LOUISVILLE, Ky. (WHAS11) – Changes are coming to the Lyndon Fire Protection District and it will have a huge impact on how long firefighters take to respond to emergencies.
Beginning July 1, staff reductions will take place and it has sparked serious concerns from residents in Lyndon.
“They have had to cut back on emergency runs and that concerns me cause you never know which one is going to be the real important one,” Lyndon resident Anthony Terry said.
Terry isn’t the only resident expressing concerns over the fire department’s cuts and the impact it will have on service.
“We have all had someone we love and have a medical emergency and how they are gonna know the difference,” he said.
Budget constraints forced the fire protection district to make the tough decision to cut the staff by three. It may not sound like much, but in this small area it directly affects firefighters’ ability to respond quickly to emergencies.
The cuts take effect next month and already they are making plans for how to handle the changes.
“We are also going to be going to an echo response for EMS which means we will only be responding to the most serious calls. Cardiac arrest, respiratory arrest and significant trauma,” Captain Rich Bliven said.
Lyndon has tried a number of ways to cut back over the past year but none of them have worked.

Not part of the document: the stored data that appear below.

**src/rtl/mem_arb_pkg.sv**
```systemverilog
// Shared types and constants for the two-port memory arbiter.
// Optional feature macro: MEM_ARB_TIMEOUT_EN (BUSY watchdog with sticky error).
package mem_arb_pkg;

  typedef enum logic [1:0] {
    IDLE    = 2'd0,
    BUSY    = 2'd1,
    RELEASE = 2'd2
  } arb_state_e;

  typedef logic port_idx_t;

  localparam int        NUM_REQ     = 2;
  localparam port_idx_t PORT_ICACHE = 1'b0;
  localparam port_idx_t PORT_DCACHE = 1'b1;

  // One-hot ack vector for a given port index.
  function automatic logic [NUM_REQ-1:0] port_onehot(input port_idx_t p);
    return (p == PORT_DCACHE) ? 2'b10 : 2'b01;
  endfunction

endpackage

```
**src/rtl/mem_arb_rr_pick.sv**
```systemverilog
// Combinational two-way round-robin picker: on a tie the port that did
// not win last time is chosen; a lone request always wins.
module mem_arb_rr_pick
  import mem_arb_pkg::*;
(
  input  logic [NUM_REQ-1:0] request,
  input  port_idx_t          last,
  output port_idx_t          grant,
  output logic               valid
);

  // Pick the winner from the current requests and the previous grant.
  always_comb begin
    valid = |request;
    grant = PORT_ICACHE;
    if (request == 2'b11) begin
      grant = ~last;
    end else if (request[PORT_DCACHE]) begin
      grant = PORT_DCACHE;
    end
  end

endmodule

```
**src/rtl/mem_port_arbiter.sv**
```systemverilog
// Shares one Data_Memory port between the icache (port 0) and dcache
// (port 1) controllers. Round-robin grant, command latched for the whole
// transaction, ack/read data steered only to the granted port, and one
// dead RELEASE cycle after every transaction.
// Optional feature macro: MEM_ARB_TIMEOUT_EN (BUSY watchdog, sticky err_o).
//
// Handshake: a requester holds req_enable_i high until it sees its
// one-cycle req_ack_o pulse and drops it by the following cycle; the
// arbiter holds mem_enable_o high from the grant edge until the cycle
// after the memory's one-cycle mem_ack_i pulse, and never raises
// mem_enable_o in the cycle immediately after an ack.
module mem_port_arbiter
  import mem_arb_pkg::*;
#(
  parameter int ADDR_W         = 32,
  parameter int DATA_W         = 256,
  parameter int TIMEOUT_CYCLES = 64
) (
  input  logic                            clk_i,
  input  logic                            rst_i,
  input  logic [NUM_REQ-1:0]              req_enable_i,
  input  logic [NUM_REQ-1:0]              req_write_i,
  input  logic [NUM_REQ-1:0][ADDR_W-1:0]  req_addr_i,
  input  logic [NUM_REQ-1:0][DATA_W-1:0]  req_data_i,
  output logic [NUM_REQ-1:0]              req_ack_o,
  output logic [DATA_W-1:0]               req_data_o,
  output logic                            mem_enable_o,
  output logic                            mem_write_o,
  output logic [ADDR_W-1:0]               mem_addr_o,
  output logic [DATA_W-1:0]               mem_data_o,
  input  logic                            mem_ack_i,
  input  logic [DATA_W-1:0]               mem_data_i,
  output logic                            err_o,
  output arb_state_e                      dbg_state_o
);

  arb_state_e  state_q;
  port_idx_t   grant_q;
  port_idx_t   last_q;
  logic        mem_en_q;
  logic        cmd_write_q;
  logic [ADDR_W-1:0] cmd_addr_q;
  logic [DATA_W-1:0] cmd_data_q;

  port_idx_t   pick_grant;
  logic        pick_valid;
  logic        timeout_hit;
  logic        busy_done;

  mem_arb_rr_pick u_pick (
    .request (req_enable_i),
    .last    (last_q),
    .grant   (pick_grant),
    .valid   (pick_valid)
  );

`ifdef MEM_ARB_TIMEOUT_EN
  localparam int CNT_W = $clog2(TIMEOUT_CYCLES + 1);

  logic [CNT_W-1:0] wait_q;
  logic             err_q;

  // The limit is reached in the TIMEOUT_CYCLES-th BUSY cycle; an ack in
  // that same cycle takes priority and is treated as a normal completion.
  assign timeout_hit = (state_q == BUSY) && !mem_ack_i &&
                       (wait_q == CNT_W'(TIMEOUT_CYCLES - 1));

  // Count BUSY cycles, restarting at every grant.
  always_ff @(posedge clk_i or posedge rst_i) begin
    if (rst_i) begin
      wait_q <= '0;
    end else if (state_q == IDLE && pick_valid) begin
      wait_q <= '0;
    end else if (state_q == BUSY) begin
      wait_q <= wait_q + CNT_W'(1);
    end
  end

  // Sticky error flag, cleared only by reset.
  always_ff @(posedge clk_i or posedge rst_i) begin
    if (rst_i) begin
      err_q <= 1'b0;
    end else if (timeout_hit) begin
      err_q <= 1'b1;
    end
  end

  assign err_o = err_q;
`else
  // A zero limit has no meaning; the watchdog itself is not built here.
  if (TIMEOUT_CYCLES < 1) begin : g_timeout_range_bad
  end

  assign timeout_hit = 1'b0;
  assign err_o       = 1'b0;
`endif

  assign busy_done = (state_q == BUSY) && (mem_ack_i || timeout_hit);

  // Arbitration FSM with latched command and registered memory-side outputs.
  always_ff @(posedge clk_i or posedge rst_i) begin
    if (rst_i) begin
      state_q     <= IDLE;
      grant_q     <= PORT_ICACHE;
      last_q      <= PORT_DCACHE;
      mem_en_q    <= 1'b0;
      cmd_write_q <= 1'b0;
      cmd_addr_q  <= '0;
      cmd_data_q  <= '0;
    end else begin
      case (state_q)
        IDLE: begin
          if (pick_valid) begin
            grant_q     <= pick_grant;
            last_q      <= pick_grant;
            cmd_write_q <= req_write_i[pick_grant];
            cmd_addr_q  <= req_addr_i[pick_grant];
            cmd_data_q  <= req_data_i[pick_grant];
            mem_en_q    <= 1'b1;
            state_q     <= BUSY;
          end
        end
        BUSY: begin
          if (busy_done) begin
            mem_en_q <= 1'b0;
            state_q  <= RELEASE;
          end
        end
        RELEASE: begin
          state_q <= IDLE;
        end
        default: begin
          mem_en_q <= 1'b0;
          state_q  <= IDLE;
        end
      endcase
    end
  end

  // Steer the completion back to the granted port only; data only on a real ack.
  always_comb begin
    req_ack_o  = '0;
    req_data_o = '0;
    if (busy_done) begin
      req_ack_o = port_onehot(grant_q);
    end
    if (state_q == BUSY && mem_ack_i) begin
      req_data_o = mem_data_i;
    end
  end

  assign mem_enable_o = mem_en_q;
  assign mem_write_o  = cmd_write_q;
  assign mem_addr_o   = cmd_addr_q;
  assign mem_data_o   = cmd_data_q;
  assign dbg_state_o  = state_q;

endmodule

```
**config.mk**
```make
export PLATFORM = sky130hd
export DESIGN_NAME = mem_port_arbiter
export DESIGN_NICKNAME = d
export VERILOG_FILES = /design/src/rtl/mem_arb_pkg.sv /design/src/rtl/mem_arb_rr_pick.sv /design/src/rtl/mem_port_arbiter.sv
export SDC_FILE = /design/constraint.sdc
export NUM_CORES = 1
export LEC_CHECK = 0
export BUFFER_PORTS_ARGS = -buffer_cell sky130_fd_sc_hd__clkbuf_2
export CORE_AREA = 2 2 548 550
export CTS_CLUSTER_SIZE = 40
export DETAILED_ROUTE_END_ITERATION = 7
export DIE_AREA = 0 0 550 552
export GPL_ROUTABILITY_DRIVEN = 0
export PLACE_DENSITY = 0.3
export SYNTH_ARGS = -nofsm -noshare
export SYNTH_HDL_FRONTEND = slang
export SYNTH_HIERARCHICAL = 1
export SYNTH_SLANG_ARGS = --single-unit
```
**constraint.sdc**
```tcl
create_clock -name clk_i -period 11.7 [get_ports clk_i]
set_input_delay 2.34 -clock clk_i [delete_from_list [all_inputs] [get_ports clk_i]]
set_output_delay 2.34 -clock clk_i [all_outputs]
set_load 0.01 [all_outputs]
```
==> parameters.txt, run 1 <==
Parameter                              Value

Die
  Width of the die    550 um
  Io pins    1390
  Vert. Die Dim    552 um
  Floorplan core area    298300 um^2
  Die Outline Area    303600 um^2
  Row cnt    201
  Starting Density    0.05061

Timing
  Number of pins with negative max-slew slack in the final report    0
  Final critical-path required period    7044 ps
  Layout Skew    27.66 ps
  Fin Setup TNS    0 ps
  Highest achievable clock rate    0.1420 GHz
  # setup viols final    0
  RSZ-0062 raised after global routing    no
  Relative slew slack    0.1898
  Part of the cycle the worst path needs    0.6021
  Number of failing hold endpoints at the final stage    0
  Worst slew pin tran    1215 ps

Setup path
  Reg2reg start    last_q
  Arrival time of data at the critical path endpoint    4700 ps
  Cells along the critical path    clkbuf_2, nand2_1, nor2_4, buf_4, buf_4, and2_1, clkbuf_2
  Critical path start-end classification    in2out
  Delay-heaviest family, CP    buffers and inverters
  Category of the worst setup path launch point    input port
  Slowest stage delay, CP    750 ps
  Reg2Reg Capture Point    mem_data_o[87]
  Setup slack on the worst flop-to-flop path    8180 ps
  Critical-path cell with the highest stage delay    buf_4
  Cells on worst reg2reg path    5
  Worst Path Buf+Inv    4
  Critical Path RT    9360 ps
  Maximum net fanout on the critical path    132
  Worst setup EP type    primary output

CTS
  CTS tree    built
  Clock H-tree levels    2
  Worst-skew pair later-pin latency    650 ps
  Cell chosen for the clock root    clkbuf_16
  Clock Path Buffers    3
  Clock sink count    294
  Count of buffers added by post-CTS timing repair for setup    0
  Clock-pin slew of the registers on the worst-case setup and hold paths    50 ps
  Number of buffers created by CTS    45
  Total of cells resized after clock tree synthesis    0
  Total of hold buffers inserted after clock tree synthesis    0

Synthesis
  Leading cell type by number of instances after synthesis    nand2_1
  Post-synth EDFFs    0
  Post-Synthesis Mean Instance Area    9.652 um^2
  Cell type with the largest total area after synthesis    dfrtp_1
  Sequential-to-total area share from yosys stat    0.4874
  Fraction of synthesis flops using an asynchronous set or reset pin    1.000
  Number of register bits inferred by synthesis    294
  Share of the synthesized area in the top cell type    0.4857
  Cell count after synthesis    1564
  Ys flop type    dfrtp_1
  Synth top area cells    dfrtp_1 49%, mux2i_1 19%, and2_1 11%
  Summed instance area of the synthesized netlist    15100 um^2
  Syn_nets    2403
  Synthesis warning total    6
  Most frequent cells after synthesis    294 x nand2_1, 293 x dfrtp_1, 290 x mux2i_1
  Number of distinct standard cells referenced by the synthesized netlist    22

GRT
  Overall routing resource usage    0.1291
  Via count of the first global-routing pass    18040
  Maximum number of pins on one net before global-route repair    177
  Global-route wire length before repair    242100 um
  Antenna violations before repair    266
  Gr ovfl total    0

Route
  # DRC    0
  Remaining antenna violation count    0
  Number of violations reported at the end of detailed-routing iteration 0    858
  Total wirelength of the detailed-routed design    202800 um
  Drt pass-1 iters    5
  Drt via density    2.593
  Vias    18010
  Mean routed wirelength per cell    29.19 um

Flow run
  Max Cap Viol    0

Power
  Power per Cell Area    185.8 nW/um^2
  Peak ir drop on the vdd network    0.1081 mV
  Overall power after layout    5.253 mW
  Cell leakage power    13.76 nW

Min path
  Depth of the worst hold-timing path    2
  HP Start    mem_addr_o[1]
  End of the worst hold path    mem_addr_o[1]
  Worst min path class    reg2reg

Finish
  Register area    7358 um^2
  Share of cells above drive strength 1    0.5090
  Filler cell count    35110
  Layout-stage area growth over the synthesis result    87.27%
  Count of nets after finishing    3732
  Area of combinational cells with multiple inputs    7144 um^2

Placement
  HPWL after detailed placement    187100 um
  Quantity of I/O buffers inserted on ports    1388

Status
  Outcome    completed
per-stage QoR:
stage / cells / util / hold WS (ps) / instance area (um^2) / setup slack, ps
2_1_floorplan: 1564 / - / 439.1 / 15100 / 1243
3_3_place_gp: 6804 / 0.08921 / 463.3 / 26610 / 4748
3_5_place_dp: 6804 / 0.08921 / 469.3 / 26610 / 4636
4_1_cts: 6887 / 0.09428 / 481.4 / 28120 / 4635
5_1_grt: 6899 / 0.09438 / 505.2 / 28150 / 4323
6_report: 6947 / 0.09478 / 477.1 / 28270 / 4656
final cells by class:
type / instances / share of cell area
multi-input cells: 1141 / 0.2527
repair buffers: 1408 / 0.2524
inverters: 3 / 0.0006639
diodes: 60 / 0.005311
clock buffers: 61 / 0.04665
well taps: 3958 / 0.1752
flip-flops and latches: 294 / 0.2603
clock inverters: 22 / 0.006816
worst reg2reg max path: stages, from the launching register on:
cell,delay [ps]
dfstp_2,380
a21boi_4,780
buf_4,590
buf_4,970
mux2i_1,540
o21ai_0,130
routing by layer:
| metal | global-route usage | wire length, um |
|---|---|---|
| met1 | 0.1195 | 65860 |
| met2 | 0.2315 | 100200 |
| met3 | 0.08756 | 28990 |
| met4 | 0.02718 | 5911 |
| met5 | 0 | 1785 |
worst max-delay path by stage:
stage / depth (start not counted) / start / slack [ps] / to
after floorplan: 1 / rst_i / 1240 / dbg_state_o[0]
after global placement: 7 / mem_ack_i / 4750 / req_data_o[145]
after detailed placement: 7 / mem_ack_i / 4640 / req_data_o[186]
after CTS: 7 / mem_ack_i / 4640 / req_data_o[186]
after global routing: 7 / mem_ack_i / 4320 / req_data_o[186]
final: 7 / mem_ack_i / 4660 / req_data_o[186]
sequential cells by signal, summed over array words and instances, names as in the netlist:
name and cells:
dbg_state_o 2, grant_q 1, last_q 1, mem_addr_o 32, mem_data_o 256, mem_enable_o 1, mem_write_o 1
logic make-up after synthesis:
| group | Yosys count | share of synthesized area |
|---|---|---|
| and+or+nand+nor | 558 | 0.1823 |
| buffers and inverters | 129 | 0.04070 |
| DFF | 294 | 0.4874 |
| other | 1 | 0.0002484 |
| AOI/OAI and AO/OA | 292 | 0.09697 |
| muxes | 290 | 0.1923 |
power breakdown:
group	total, mW	internal, mW	leakage, nW	switching [mW]
Combinational	2.19	0.691	9.39	1.50
Clock	1.43	0.836	0.750	0.594
Sequential	1.63	1.41	3.62	0.219
placed cells by master, fill, tap and decap left out, types with 2 or more instances in the layout:
cell type / n
inv_8: 2
clkbuf_16: 47
dfrtp_1: 293
clkinv_2: 11
inv_1: 2
buf_4: 17
clkinvlp_4: 3
bufinv_16: 2
mux2i_1: 290
inv_6: 4
buf_12: 3
clkbuf_2: 1388
clkbuf_8: 9
o21ai_0: 192
clkbuf_1: 5
nand2_1: 294
and2_1: 257
diode_2: 60
o21ai_1: 98
(Power assumes the default switching activity.)
==> inputs of run 2 (changes only) <==
Clock period 11.7 ns to 6.5 ns, I/O delays scaled along.
==> run 2 against run 1 <==
  * Final cell count rose by 0.12%
  * Cell area up 0.45%
  * Count of clock-buffer cells in the layout is 7 higher
  * Setup slack worse by 2800 ps
  * Sequential share of layout area decreased by 0.12 points
  * Utilization barely moved
  * Sequential power is 80% higher
  * Largest cell class unchanged
  * Largest power group unchanged
  * Highest routed layer unchanged
==> parameters.txt, run 2 (synthesis gave the netlist of run 1 again) <==
Parameter                              Value

Placement
  HPWL after detailed placement    180000 um
  Post-place instance area    26690 um^2
  Number of placed cells counting well taps    6805
  Quantity of I/O buffers inserted on ports    1388

CTS
  Clock sink count    294
  Cell chosen for the clock root    clkbuf_16
  Number of buffers created by CTS    47
  CTS tree    built
  Total of hold buffers inserted after clock tree synthesis    0
  Clock Path Buffers    3
  Clock H-tree levels    2
  Count of buffers added by post-CTS timing repair for setup    0
  Worst-skew pair later-pin latency    680 ps
  Clock-pin slew of the registers on the worst-case setup and hold paths    50 ps
  Total of cells resized after clock tree synthesis    0

Die
  Starting Density    0.05061
  Io pins    1390
  Width of the die    550 um
  Row cnt    201
  Vert. Die Dim    552 um
  Die Outline Area    303600 um^2
  Floorplan core area    298300 um^2

Setup path
  Reg2reg start    last_q
  Setup slack on the worst flop-to-flop path    3890 ps
  Dominant cell type by count on the critical path    clkbuf_2
  Critical path start-end classification    in2out
  Slowest stage delay, CP    720 ps
  Cells on worst reg2reg path    5
  Critical Path RT    5200 ps
  Maximum net fanout on the critical path    127
  Arrival time of data at the critical path endpoint    3320 ps
  Reg2Reg Capture Point    mem_data_o[85]
  Critical-path cell with the highest stage delay    nor2_4
  Worst setup startpoint    mem_ack_i
  Category of the worst setup path launch point    input port
  Worst setup EP type    primary output
  Cells along the critical path    clkbuf_2, nand2_1, nor2_4, buf_12, and2_1, clkbuf_2

GRT
  Global-route wire length before repair    234500 um
  Via count of the first global-routing pass    17850
  Antenna violations before repair    255
  Overall routing resource usage    0.1251
  Gr ovfl total    0
  Maximum number of pins on one net before global-route repair    164

Timing
  # setup viols final    0
  Layout Skew    37.08 ps
  Fin Setup TNS    0 ps
  RSZ-0062 raised after global routing    no
  Final critical-path required period    4617 ps
  Highest achievable clock rate    0.2166 GHz
  Number of pins with negative max-slew slack in the final report    0
  Relative slew slack    0.3620
  Worst slew pin tran    957.1 ps
  Number of failing hold endpoints at the final stage    0
  Part of the cycle the worst path needs    0.7103

Route
  Total wirelength of the detailed-routed design    196800 um
  Number of violations reported at the end of detailed-routing iteration 0    775
  Remaining antenna violation count    0
  Drt via density    2.569
  # DRC    0
  Vias    17870
  Drt pass-1 iters    5
  Mean routed wirelength per cell    28.30 um

Finish
  Final Cell Area    28400 um^2
  Non-filler cells in the finished layout    6955
  Layout-stage area growth over the synthesis result    88.11%
  Commonest non-fill, non-tap cell in the layout    clkbuf_2
  Flip-flop count of the largest register after layout    256
  Count of nets after finishing    3735
  Share of cells above drive strength 1    0.5073
  Highest-count cells in the layout ignoring fill and taps    1388 x clkbuf_2, 294 x nand2_1, 293 x dfrtp_1

Flow run
  Max Cap Viol    0

Power
  Power per Cell Area    335.2 nW/um^2
  Peak ir drop on the vdd network    0.1874 mV
  Cell leakage power    13.78 nW

Status
  Outcome    completed

Min path
  Depth of the worst hold-timing path    2
  HP Start    mem_data_o[76]
  Worst min path class    reg2reg
  End of the worst hold path    mem_data_o[76]
[run 2: layout make-up]
type,instances,area [um^2]
antenna,64,160.2
clock buffer,68,1345
clock inverter,18,203.9
fill,35080,269900
inverter,3,15.01
multi-input combinational,1141,7144
sequential,294,7358
tap,3958,4952
timing repair buffer,1409,7217
[run 2: power by group]
group | total, mW | internal, mW | switching (mW)
registers | 2.94 | 2.54 | 0.402
clock network | 2.63 | 1.52 | 1.11
logic | 3.95 | 1.26 | 2.69
total | 9.52 | 5.32 | 4.20
[run 2: worst max-delay path: cells and delay by family]
family	cells	cell delay, ps
AND/OR/NAND/NOR	3	1060
buffers and inverters	3	640
[run 2: worst max-delay path by stage]
stage,to,slack [ps],cells past startpoint
global route,req_data_o[214],1760,6
detailed placement,req_data_o[156],1860,6
CTS,req_data_o[156],1870,6
floorplan,dbg_state_o[0],1300,1
finish,req_data_o[114],1880,6
global placement,req_data_o[156],1930,6
[run 2: routing by layer]
layer  vias up  global-route usage  share of wire
met5         -                   0         0.0078
met2      1152              0.2321           0.51
met1      7989              0.1125           0.32
met3       510             0.07559           0.13
met4       234             0.03414          0.033
li1       7983                   -              -
[run 2: stage by stage]
| step | setup WS (ps) | total power, mW | hold slack (ps) | util |
|---|---|---|---|---|
| after floorplan | 1298 | 4.473 | 439.1 | - |
| after global placement | 1926 | 7.114 | 464.0 | 0.08947 |
| after global routing | 1755 | 10.22 | 504.8 | 0.09489 |
| final | 1883 | 9.519 | 474.9 | 0.09520 |
| after detailed placement | 1864 | 7.144 | 469.9 | 0.08947 |
| after CTS | 1866 | 9.948 | 482.8 | 0.09467 |
==> inputs of run 3 (changes only) <==
Settings changed: ABC_AREA set to 1, CORE_AREA 2 2 548 550 to 2 2 542 544, DIE_AREA 0 0 550 552 to 0 0 544 546.
Clock period 6.5 ns to 4.19 ns, I/O delays scaled along.
==> run 3 against run 2 <==
  * Utilization increased by 0.79 points
  * Global-route usage is 0.12 points higher
  * Die area down 2.2%
  * Critical path depth decreased by 2
  * Largest cell class is now buffers
  * Worst hold slack got worse by 240 ps
  * Final cell count grew 16%
  * Combinational power rose by 120%
  * Register-to-register slack lost 1900 ps
  * Synthesized area grew 11%
  * Synthesized cell count is 74% higher
  * Sequential share of layout area down 1.5 points
  * Setup slack got worse by 1400 ps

“We tried to lobby legislators in Frankfort to allow us to raise the fire tax cap rate for special districts and that was unsuccessful,” Bliven said.
For some residents, they are not concerned. They’d rather take a wait and see approach.
“I think everything is going pretty good,” resident Wayne Nay said.
For others, it’s a move that could mean the difference between life and death.
"You are going to have someone there to make a decision and if they don’t make the run at all how is that gonna be done," Terry said.
Captain Bliven sent a clarification to WHAS11.com shortly after the story aired.
The response time of the Lyndon Fire department will remain at an average of four (4) minutes. The reduction in staffing will have no affect whatsoever on our response time. The point regarding a longer response time that we are trying to make is that, as a result of us reducing the number of EMS call types we will respond to, citizens in the Lyndon district will wait longer for EMS service as Louisville Metro EMS has a much greater average response time than we do. For example; someone who calls 911 with chest pain could wait anywhere from 10-15 minutes (or more) for an ambulance to arrive and provide medical care, where we would have been there in 4 minutes. The reduction in EMS call types we will respond to takes effect July 1, 2013.
We are not closing a firehouse, nor is it an option at this time. We are realizing a small revenue savings in wages by reducing our staff by 3 positions. However, if the budget trend continues, we could consider closing a firehouse. This option is 3-4 years out at this time.
It is important that our residents understand that, while the types of medical responses we respond to will be reduced, our response times will not be diminished for the emergency calls that we continue to respond to.